§ **Task to complete**
Each line from the one that contains "if (!rst) begin" to the end of the material must be quoted exactly; include both end lines and nothing else.

§ **Provided data**
--- src/source/decode_stage.sv ---
`timescale 1ns/1ps

module decode_stage (
    input  logic                      clk,
    input  logic                      rst,
    input  logic                      done_prev,
    input  cpu_pipe_pkg::fetch_out_t  fetch_in,
    output logic                      stall,
    output cpu_isa_pkg::reg_addr_t    rs1_addr,
    output cpu_isa_pkg::reg_addr_t    rs2_addr,
    input  cpu_isa_pkg::word_t        rs1_data,
    input  cpu_isa_pkg::word_t        rs2_data,
    output logic                      done_next,
    output cpu_pipe_pkg::decode_out_t decode_out,
    input  logic                      stall_next
);

    cpu_isa_pkg::word_t instr;
    cpu_isa_pkg::opcode_e opcode;
    cpu_isa_pkg::funct3_e funct3;
    cpu_isa_pkg::word_t imm_i;
    cpu_isa_pkg::word_t imm_b;
    cpu_isa_pkg::word_t imm_j;
    cpu_isa_pkg::word_t imm_u;
    cpu_pipe_pkg::decode_out_t dec;
    logic take;

    assign instr = fetch_in.instr;
    assign opcode = cpu_isa_pkg::opcode_e'(instr[6:0]);
    assign funct3 = cpu_isa_pkg::funct3_e'(instr[14:12]);
    assign rs1_addr = instr[19:15];
    assign rs2_addr = instr[24:20];

    assign imm_i = {{20{instr[31]}}, instr[31:20]};
    assign imm_b = {{19{instr[31]}}, instr[31], instr[7], instr[30:25], instr[11:8], 1'b0};
    assign imm_j = {{11{instr[31]}}, instr[31], instr[19:12], instr[20], instr[30:21], 1'b0};
    assign imm_u = {instr[31:12], 12'b0};

    always_comb begin
        dec = '0;
        dec.pc = fetch_in.pc;
        dec.rd = instr[11:7];
        dec.rs2_data = rs2_data;
        dec.op_a = rs1_data;
        dec.alu_op = cpu_isa_pkg::ALU_ADD;
        case (opcode)
            cpu_isa_pkg::OPC_OP, cpu_isa_pkg::OPC_OP_IMM: begin
                dec.we = 1'b1;
                dec.op_b = (opcode == cpu_isa_pkg::OPC_OP) ? rs2_data : imm_i;
                case (funct3)
                    cpu_isa_pkg::F3_ADD: dec.alu_op = (opcode == cpu_isa_pkg::OPC_OP && instr[30])
                                                      ? cpu_isa_pkg::ALU_SUB : cpu_isa_pkg::ALU_ADD;
                    cpu_isa_pkg::F3_SLT: dec.alu_op = cpu_isa_pkg::ALU_SLT;
                    cpu_isa_pkg::F3_XOR: dec.alu_op = cpu_isa_pkg::ALU_XOR;
                    cpu_isa_pkg::F3_OR:  dec.alu_op = cpu_isa_pkg::ALU_OR;
                    cpu_isa_pkg::F3_AND: dec.alu_op = cpu_isa_pkg::ALU_AND;
                    default:             dec.we = 1'b0; // unsupported funct3
                endcase
            end
            cpu_isa_pkg::OPC_LUI: begin
                dec.we = 1'b1;
                dec.op_a = '0;
                dec.op_b = imm_u;
            end
            cpu_isa_pkg::OPC_JAL: begin
                dec.we = 1'b1;
                dec.jump = 1'b1;
                dec.op_a = fetch_in.pc;
                dec.op_b = imm_j;
                dec.alu_op = cpu_isa_pkg::ALU_PASS_B; // link replaces the alu result
            end
            cpu_isa_pkg::OPC_BRANCH: begin
                dec.branch = 1'b1;
                dec.beq = !instr[12];
                dec.op_b = imm_b;
            end
            cpu_isa_pkg::OPC_SYSTEM: dec.halt = 1'b1; // ecall
            default: dec.we = 1'b0; // unknown opcode retires as a no-op
        endcase
    end

    assign stall = done_next && stall_next;
    assign take = done_prev && !stall;

    always_ff @(posedge clk) begin
        if (!rst) begin
            done_next <= 1'b0;
        end else if (take) begin
            done_next <= 1'b1;
        end else if (!stall_next) begin
            done_next <= 1'b0;
        end
    end

    always_ff @(posedge clk) begin
        if (take) begin
            decode_out <= dec;
        end
    end

    a_idle_after_reset : assert property (
        @(posedge clk)
        !rst |=> !done_next
    );

endmodule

§ **Answer for the task**
        if (!rst) begin
            done_next <= 1'b0;
        end else if (take) begin
            done_next <= 1'b1;
        end else if (!stall_next) begin
            done_next <= 1'b0;
        end
    end

    always_ff @(posedge clk) begin
        if (take) begin
            decode_out <= dec;
        end
    end

    a_idle_after_reset : assert property (
        @(posedge clk)
        !rst |=> !done_next
    );

endmodule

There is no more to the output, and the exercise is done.